#### ASSIGNMENT:
Keep every line in which "slack" occurs and drop the rest of the data.

#### MATERIAL PROVIDED:

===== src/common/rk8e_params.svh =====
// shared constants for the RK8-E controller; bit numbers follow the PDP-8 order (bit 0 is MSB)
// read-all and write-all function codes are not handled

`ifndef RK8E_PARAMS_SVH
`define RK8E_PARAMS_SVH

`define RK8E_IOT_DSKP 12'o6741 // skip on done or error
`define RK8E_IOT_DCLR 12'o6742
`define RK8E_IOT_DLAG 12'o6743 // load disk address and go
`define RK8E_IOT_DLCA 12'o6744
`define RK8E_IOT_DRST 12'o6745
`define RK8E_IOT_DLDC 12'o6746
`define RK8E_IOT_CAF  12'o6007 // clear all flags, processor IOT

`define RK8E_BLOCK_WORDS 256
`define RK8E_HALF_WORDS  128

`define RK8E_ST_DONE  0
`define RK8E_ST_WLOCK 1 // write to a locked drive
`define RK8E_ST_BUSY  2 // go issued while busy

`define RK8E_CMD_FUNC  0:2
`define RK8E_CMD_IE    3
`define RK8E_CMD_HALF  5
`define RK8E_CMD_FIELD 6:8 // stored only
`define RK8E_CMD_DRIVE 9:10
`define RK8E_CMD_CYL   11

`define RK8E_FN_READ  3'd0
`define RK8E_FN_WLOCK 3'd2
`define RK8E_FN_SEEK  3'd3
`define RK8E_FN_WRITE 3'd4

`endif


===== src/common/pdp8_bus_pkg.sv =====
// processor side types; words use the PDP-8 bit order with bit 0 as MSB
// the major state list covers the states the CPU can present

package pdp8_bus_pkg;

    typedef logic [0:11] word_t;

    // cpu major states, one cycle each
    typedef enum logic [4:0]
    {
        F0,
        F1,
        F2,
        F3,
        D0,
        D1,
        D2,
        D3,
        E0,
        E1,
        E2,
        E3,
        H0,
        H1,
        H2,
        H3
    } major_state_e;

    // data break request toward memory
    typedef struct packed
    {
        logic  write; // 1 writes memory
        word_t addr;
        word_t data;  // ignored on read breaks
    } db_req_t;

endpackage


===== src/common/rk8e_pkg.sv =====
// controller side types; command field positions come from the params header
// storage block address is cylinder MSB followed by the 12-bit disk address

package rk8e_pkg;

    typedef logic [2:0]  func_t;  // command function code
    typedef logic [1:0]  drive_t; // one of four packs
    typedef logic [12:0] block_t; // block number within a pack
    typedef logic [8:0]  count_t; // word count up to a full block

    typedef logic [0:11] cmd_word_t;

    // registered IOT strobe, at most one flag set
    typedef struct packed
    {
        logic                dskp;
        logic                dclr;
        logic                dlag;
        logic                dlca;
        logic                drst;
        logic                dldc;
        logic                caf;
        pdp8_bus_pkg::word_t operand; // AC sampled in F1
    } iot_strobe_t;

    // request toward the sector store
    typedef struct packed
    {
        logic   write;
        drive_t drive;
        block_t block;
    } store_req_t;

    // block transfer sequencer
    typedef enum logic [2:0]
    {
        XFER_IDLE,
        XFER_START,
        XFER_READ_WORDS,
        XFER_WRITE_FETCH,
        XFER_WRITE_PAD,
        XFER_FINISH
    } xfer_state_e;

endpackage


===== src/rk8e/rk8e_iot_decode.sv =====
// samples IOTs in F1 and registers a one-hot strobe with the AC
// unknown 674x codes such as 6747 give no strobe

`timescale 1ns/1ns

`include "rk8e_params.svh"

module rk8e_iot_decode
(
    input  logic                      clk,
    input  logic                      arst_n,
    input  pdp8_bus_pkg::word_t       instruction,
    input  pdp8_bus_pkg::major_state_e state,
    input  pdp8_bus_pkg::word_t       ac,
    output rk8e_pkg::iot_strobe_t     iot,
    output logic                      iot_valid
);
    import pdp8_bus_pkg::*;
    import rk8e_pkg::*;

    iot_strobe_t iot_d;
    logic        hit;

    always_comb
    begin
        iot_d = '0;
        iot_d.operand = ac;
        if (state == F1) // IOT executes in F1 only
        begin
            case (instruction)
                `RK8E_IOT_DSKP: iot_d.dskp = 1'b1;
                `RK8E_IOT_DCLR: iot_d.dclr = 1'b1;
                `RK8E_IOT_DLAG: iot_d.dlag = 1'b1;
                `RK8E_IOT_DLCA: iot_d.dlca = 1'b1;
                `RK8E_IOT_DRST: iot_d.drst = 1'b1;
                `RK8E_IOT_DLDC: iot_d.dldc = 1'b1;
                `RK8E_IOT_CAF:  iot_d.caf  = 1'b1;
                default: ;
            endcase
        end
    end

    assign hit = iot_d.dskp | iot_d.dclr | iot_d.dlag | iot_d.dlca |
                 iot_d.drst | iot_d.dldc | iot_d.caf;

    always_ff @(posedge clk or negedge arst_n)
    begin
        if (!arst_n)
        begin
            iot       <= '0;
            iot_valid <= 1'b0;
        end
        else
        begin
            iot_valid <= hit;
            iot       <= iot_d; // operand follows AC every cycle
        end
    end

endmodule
* * *
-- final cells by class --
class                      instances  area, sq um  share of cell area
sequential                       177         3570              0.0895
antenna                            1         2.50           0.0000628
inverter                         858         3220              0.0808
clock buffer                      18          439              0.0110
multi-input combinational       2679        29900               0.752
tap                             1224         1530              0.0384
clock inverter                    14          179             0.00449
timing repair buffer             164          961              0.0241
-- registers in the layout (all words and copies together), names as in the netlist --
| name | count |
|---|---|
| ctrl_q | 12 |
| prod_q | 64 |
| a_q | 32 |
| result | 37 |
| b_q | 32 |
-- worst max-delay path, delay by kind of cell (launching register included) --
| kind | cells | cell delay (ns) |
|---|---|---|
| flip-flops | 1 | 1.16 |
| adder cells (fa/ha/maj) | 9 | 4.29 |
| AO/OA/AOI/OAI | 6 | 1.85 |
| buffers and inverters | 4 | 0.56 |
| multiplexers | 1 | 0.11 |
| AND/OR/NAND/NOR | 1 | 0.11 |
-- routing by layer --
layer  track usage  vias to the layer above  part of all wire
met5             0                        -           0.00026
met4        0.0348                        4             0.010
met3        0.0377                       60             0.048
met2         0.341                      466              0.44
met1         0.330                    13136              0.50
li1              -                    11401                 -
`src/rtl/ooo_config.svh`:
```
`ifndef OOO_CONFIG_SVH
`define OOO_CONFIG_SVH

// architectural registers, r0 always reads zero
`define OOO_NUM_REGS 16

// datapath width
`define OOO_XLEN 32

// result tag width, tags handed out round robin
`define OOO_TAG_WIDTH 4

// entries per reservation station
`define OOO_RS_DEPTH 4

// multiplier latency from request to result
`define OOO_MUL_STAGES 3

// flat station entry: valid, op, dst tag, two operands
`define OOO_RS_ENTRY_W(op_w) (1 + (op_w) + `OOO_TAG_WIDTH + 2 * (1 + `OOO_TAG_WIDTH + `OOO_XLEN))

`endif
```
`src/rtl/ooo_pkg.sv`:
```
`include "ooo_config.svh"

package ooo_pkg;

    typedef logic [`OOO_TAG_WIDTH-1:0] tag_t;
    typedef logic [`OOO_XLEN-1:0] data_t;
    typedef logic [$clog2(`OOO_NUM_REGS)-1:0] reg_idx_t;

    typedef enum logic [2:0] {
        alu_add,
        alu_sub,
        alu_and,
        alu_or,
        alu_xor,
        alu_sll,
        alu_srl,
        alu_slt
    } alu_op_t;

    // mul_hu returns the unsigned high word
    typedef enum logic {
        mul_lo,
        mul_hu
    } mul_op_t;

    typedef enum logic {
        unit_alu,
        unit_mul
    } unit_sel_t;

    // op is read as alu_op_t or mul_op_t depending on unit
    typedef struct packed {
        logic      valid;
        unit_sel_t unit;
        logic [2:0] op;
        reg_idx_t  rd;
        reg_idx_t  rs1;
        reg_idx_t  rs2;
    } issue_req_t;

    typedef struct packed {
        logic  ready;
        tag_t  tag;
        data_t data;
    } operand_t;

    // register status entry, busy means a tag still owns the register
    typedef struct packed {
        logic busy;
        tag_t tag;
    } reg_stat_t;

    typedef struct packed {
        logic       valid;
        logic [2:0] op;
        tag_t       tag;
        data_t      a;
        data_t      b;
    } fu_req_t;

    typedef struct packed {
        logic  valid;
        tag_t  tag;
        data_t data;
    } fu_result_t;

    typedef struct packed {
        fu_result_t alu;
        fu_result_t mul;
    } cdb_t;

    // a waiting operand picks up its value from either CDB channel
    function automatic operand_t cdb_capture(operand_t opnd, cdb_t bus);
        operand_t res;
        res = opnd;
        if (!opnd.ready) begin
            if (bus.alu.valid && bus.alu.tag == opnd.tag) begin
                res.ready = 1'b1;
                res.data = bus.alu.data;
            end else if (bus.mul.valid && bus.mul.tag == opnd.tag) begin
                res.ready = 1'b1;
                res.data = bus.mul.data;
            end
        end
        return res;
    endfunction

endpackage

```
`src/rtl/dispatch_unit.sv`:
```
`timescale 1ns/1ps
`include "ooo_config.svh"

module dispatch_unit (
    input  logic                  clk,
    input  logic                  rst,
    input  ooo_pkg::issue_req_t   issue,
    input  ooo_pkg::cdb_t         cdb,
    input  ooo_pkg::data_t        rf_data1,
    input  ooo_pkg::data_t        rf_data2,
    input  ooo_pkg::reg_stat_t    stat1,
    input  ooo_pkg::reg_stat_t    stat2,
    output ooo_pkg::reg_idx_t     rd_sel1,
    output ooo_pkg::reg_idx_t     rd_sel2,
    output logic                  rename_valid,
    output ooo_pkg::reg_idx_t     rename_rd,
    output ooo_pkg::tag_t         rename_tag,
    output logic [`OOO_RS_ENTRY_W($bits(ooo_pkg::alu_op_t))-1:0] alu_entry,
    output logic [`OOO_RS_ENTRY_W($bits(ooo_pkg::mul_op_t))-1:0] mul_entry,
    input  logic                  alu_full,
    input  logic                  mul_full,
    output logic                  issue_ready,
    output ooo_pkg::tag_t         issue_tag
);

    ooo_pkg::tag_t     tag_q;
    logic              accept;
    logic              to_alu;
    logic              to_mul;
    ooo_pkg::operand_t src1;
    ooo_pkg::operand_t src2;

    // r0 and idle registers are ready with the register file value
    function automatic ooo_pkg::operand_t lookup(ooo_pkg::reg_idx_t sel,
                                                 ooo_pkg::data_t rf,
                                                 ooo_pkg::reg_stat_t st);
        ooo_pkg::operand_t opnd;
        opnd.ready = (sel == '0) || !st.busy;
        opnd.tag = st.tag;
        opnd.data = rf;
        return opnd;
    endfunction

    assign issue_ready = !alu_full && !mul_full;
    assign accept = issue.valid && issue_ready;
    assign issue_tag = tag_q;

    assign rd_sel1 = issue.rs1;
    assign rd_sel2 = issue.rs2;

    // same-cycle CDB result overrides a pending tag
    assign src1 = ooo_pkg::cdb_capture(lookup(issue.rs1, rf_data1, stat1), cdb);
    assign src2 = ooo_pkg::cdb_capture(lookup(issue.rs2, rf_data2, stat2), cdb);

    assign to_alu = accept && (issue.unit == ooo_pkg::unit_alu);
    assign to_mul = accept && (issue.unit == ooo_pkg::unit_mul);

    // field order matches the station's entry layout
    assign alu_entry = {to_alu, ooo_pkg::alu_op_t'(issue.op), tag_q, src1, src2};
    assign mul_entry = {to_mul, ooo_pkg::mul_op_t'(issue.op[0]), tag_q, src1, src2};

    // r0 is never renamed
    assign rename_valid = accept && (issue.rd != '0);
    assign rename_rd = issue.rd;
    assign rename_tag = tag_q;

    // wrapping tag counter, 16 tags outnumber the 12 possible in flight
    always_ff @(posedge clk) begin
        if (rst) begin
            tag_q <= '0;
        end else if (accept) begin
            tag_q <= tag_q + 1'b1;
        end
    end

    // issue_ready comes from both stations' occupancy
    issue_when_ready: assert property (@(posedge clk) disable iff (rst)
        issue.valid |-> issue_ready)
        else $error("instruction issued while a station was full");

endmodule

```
--
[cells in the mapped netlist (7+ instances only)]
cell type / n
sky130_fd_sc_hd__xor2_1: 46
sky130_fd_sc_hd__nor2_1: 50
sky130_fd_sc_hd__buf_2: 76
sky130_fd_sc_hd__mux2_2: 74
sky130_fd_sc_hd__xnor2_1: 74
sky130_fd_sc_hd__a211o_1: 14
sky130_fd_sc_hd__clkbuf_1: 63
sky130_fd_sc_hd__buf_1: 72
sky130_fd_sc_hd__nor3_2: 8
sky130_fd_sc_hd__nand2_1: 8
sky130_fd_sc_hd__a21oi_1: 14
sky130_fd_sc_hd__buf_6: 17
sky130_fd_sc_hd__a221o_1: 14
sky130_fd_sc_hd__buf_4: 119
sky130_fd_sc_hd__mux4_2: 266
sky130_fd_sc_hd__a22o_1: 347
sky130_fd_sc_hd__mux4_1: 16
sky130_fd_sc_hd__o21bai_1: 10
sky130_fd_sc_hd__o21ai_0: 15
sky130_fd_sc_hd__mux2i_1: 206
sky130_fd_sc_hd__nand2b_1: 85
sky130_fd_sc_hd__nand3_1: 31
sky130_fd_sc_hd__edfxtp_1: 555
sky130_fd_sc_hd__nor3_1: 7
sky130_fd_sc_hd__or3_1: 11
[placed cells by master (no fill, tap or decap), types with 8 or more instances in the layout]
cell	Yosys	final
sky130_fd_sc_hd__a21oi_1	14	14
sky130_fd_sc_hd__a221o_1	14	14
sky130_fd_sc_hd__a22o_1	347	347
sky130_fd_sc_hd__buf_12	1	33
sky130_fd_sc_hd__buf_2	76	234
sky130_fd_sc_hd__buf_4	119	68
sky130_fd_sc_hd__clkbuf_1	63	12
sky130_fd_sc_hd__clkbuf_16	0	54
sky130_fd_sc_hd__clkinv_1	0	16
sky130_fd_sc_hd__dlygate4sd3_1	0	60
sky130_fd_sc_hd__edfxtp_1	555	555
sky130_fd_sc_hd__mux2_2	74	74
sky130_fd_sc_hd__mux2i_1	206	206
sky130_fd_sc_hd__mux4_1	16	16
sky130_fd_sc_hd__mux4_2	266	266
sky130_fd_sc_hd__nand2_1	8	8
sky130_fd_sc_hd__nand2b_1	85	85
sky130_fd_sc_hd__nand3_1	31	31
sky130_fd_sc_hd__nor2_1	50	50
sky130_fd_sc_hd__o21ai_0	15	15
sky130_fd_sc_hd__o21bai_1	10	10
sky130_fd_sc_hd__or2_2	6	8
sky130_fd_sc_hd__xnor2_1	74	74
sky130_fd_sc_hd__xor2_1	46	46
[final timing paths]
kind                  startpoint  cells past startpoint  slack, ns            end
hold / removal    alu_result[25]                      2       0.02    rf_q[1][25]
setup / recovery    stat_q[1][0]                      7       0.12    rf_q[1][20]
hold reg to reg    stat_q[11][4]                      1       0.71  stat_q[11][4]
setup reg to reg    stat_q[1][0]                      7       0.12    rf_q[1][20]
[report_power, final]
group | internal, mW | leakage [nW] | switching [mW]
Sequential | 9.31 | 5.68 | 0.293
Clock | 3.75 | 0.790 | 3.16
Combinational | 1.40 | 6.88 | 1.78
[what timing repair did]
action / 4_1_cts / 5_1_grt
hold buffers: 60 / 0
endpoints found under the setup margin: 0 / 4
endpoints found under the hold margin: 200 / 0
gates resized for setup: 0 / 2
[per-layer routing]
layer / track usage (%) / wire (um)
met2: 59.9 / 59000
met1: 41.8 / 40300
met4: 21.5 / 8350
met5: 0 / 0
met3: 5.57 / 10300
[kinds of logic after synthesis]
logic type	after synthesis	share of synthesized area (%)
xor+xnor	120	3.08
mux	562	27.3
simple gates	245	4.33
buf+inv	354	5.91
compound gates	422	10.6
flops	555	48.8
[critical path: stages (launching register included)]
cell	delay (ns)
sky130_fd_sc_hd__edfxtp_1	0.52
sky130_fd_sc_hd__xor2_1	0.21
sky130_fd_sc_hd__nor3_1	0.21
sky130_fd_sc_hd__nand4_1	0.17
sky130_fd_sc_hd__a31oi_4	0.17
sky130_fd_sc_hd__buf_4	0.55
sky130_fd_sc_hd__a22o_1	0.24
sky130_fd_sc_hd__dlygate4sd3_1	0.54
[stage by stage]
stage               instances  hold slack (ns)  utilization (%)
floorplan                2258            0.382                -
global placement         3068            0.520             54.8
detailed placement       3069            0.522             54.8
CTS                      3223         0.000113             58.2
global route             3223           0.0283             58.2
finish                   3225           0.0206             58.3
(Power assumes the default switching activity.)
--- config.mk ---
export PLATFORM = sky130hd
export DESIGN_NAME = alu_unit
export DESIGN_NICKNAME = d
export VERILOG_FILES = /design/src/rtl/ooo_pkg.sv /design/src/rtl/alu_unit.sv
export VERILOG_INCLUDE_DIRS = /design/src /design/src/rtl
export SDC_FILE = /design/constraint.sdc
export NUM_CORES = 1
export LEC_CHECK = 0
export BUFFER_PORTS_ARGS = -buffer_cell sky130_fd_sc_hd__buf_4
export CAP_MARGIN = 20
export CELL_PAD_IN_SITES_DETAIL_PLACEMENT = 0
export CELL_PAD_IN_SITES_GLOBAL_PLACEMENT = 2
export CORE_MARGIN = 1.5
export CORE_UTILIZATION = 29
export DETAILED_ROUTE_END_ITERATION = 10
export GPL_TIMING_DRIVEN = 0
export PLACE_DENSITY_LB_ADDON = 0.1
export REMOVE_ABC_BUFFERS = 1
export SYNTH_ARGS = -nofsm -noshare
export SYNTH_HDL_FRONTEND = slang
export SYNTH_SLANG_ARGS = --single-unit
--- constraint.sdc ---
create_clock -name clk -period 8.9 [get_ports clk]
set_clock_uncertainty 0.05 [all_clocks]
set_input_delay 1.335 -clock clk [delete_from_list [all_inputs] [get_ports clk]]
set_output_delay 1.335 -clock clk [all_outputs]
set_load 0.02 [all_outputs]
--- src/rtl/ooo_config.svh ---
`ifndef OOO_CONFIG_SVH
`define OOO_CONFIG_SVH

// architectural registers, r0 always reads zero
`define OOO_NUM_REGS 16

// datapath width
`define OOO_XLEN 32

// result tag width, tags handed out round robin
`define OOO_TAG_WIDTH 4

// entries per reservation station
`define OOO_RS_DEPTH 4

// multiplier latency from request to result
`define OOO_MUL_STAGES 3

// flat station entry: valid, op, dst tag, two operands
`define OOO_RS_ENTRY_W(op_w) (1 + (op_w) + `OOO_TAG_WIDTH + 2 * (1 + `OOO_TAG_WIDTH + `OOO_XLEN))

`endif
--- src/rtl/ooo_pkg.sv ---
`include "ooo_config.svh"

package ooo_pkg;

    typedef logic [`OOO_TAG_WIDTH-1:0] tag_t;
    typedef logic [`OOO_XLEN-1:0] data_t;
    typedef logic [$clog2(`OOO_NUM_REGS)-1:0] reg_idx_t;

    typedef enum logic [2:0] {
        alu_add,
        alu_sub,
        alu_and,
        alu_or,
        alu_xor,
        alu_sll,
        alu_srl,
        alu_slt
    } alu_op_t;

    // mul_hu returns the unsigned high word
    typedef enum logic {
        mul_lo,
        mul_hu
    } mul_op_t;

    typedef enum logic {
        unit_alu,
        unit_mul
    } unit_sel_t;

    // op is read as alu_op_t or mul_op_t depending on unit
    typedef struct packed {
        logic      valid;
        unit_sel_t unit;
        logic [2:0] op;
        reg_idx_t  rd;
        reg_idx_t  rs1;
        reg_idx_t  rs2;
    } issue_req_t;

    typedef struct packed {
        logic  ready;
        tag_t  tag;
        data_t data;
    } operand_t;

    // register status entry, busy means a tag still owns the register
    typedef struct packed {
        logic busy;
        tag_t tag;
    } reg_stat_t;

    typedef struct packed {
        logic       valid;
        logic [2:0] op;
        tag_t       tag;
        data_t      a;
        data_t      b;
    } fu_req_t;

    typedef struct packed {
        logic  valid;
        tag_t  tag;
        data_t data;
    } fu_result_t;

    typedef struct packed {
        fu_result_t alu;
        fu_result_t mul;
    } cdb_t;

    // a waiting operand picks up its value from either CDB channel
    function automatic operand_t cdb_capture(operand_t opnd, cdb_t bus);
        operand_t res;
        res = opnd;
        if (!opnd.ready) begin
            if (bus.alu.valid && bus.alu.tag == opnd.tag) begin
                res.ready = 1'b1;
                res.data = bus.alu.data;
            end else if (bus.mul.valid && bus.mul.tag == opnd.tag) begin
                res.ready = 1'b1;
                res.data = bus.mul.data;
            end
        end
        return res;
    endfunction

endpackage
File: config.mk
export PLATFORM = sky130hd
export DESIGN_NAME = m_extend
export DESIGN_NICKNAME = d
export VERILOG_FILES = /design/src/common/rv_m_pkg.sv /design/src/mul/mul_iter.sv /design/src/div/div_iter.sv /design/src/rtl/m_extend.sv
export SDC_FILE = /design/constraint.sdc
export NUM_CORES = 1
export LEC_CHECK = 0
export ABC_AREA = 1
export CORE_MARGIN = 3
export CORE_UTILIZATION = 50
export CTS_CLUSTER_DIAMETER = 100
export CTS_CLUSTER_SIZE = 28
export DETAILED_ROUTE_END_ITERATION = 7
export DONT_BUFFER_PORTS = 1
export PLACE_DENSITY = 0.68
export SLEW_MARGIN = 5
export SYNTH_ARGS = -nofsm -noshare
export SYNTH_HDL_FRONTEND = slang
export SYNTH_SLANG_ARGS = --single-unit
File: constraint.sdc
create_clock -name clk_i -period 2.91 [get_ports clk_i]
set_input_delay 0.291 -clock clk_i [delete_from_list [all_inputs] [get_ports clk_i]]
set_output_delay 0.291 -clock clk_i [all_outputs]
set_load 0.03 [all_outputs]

#### ANSWER FOR THE TASK:
kind                  startpoint  cells past startpoint  slack, ns            end
stage               instances  hold slack (ns)  utilization (%)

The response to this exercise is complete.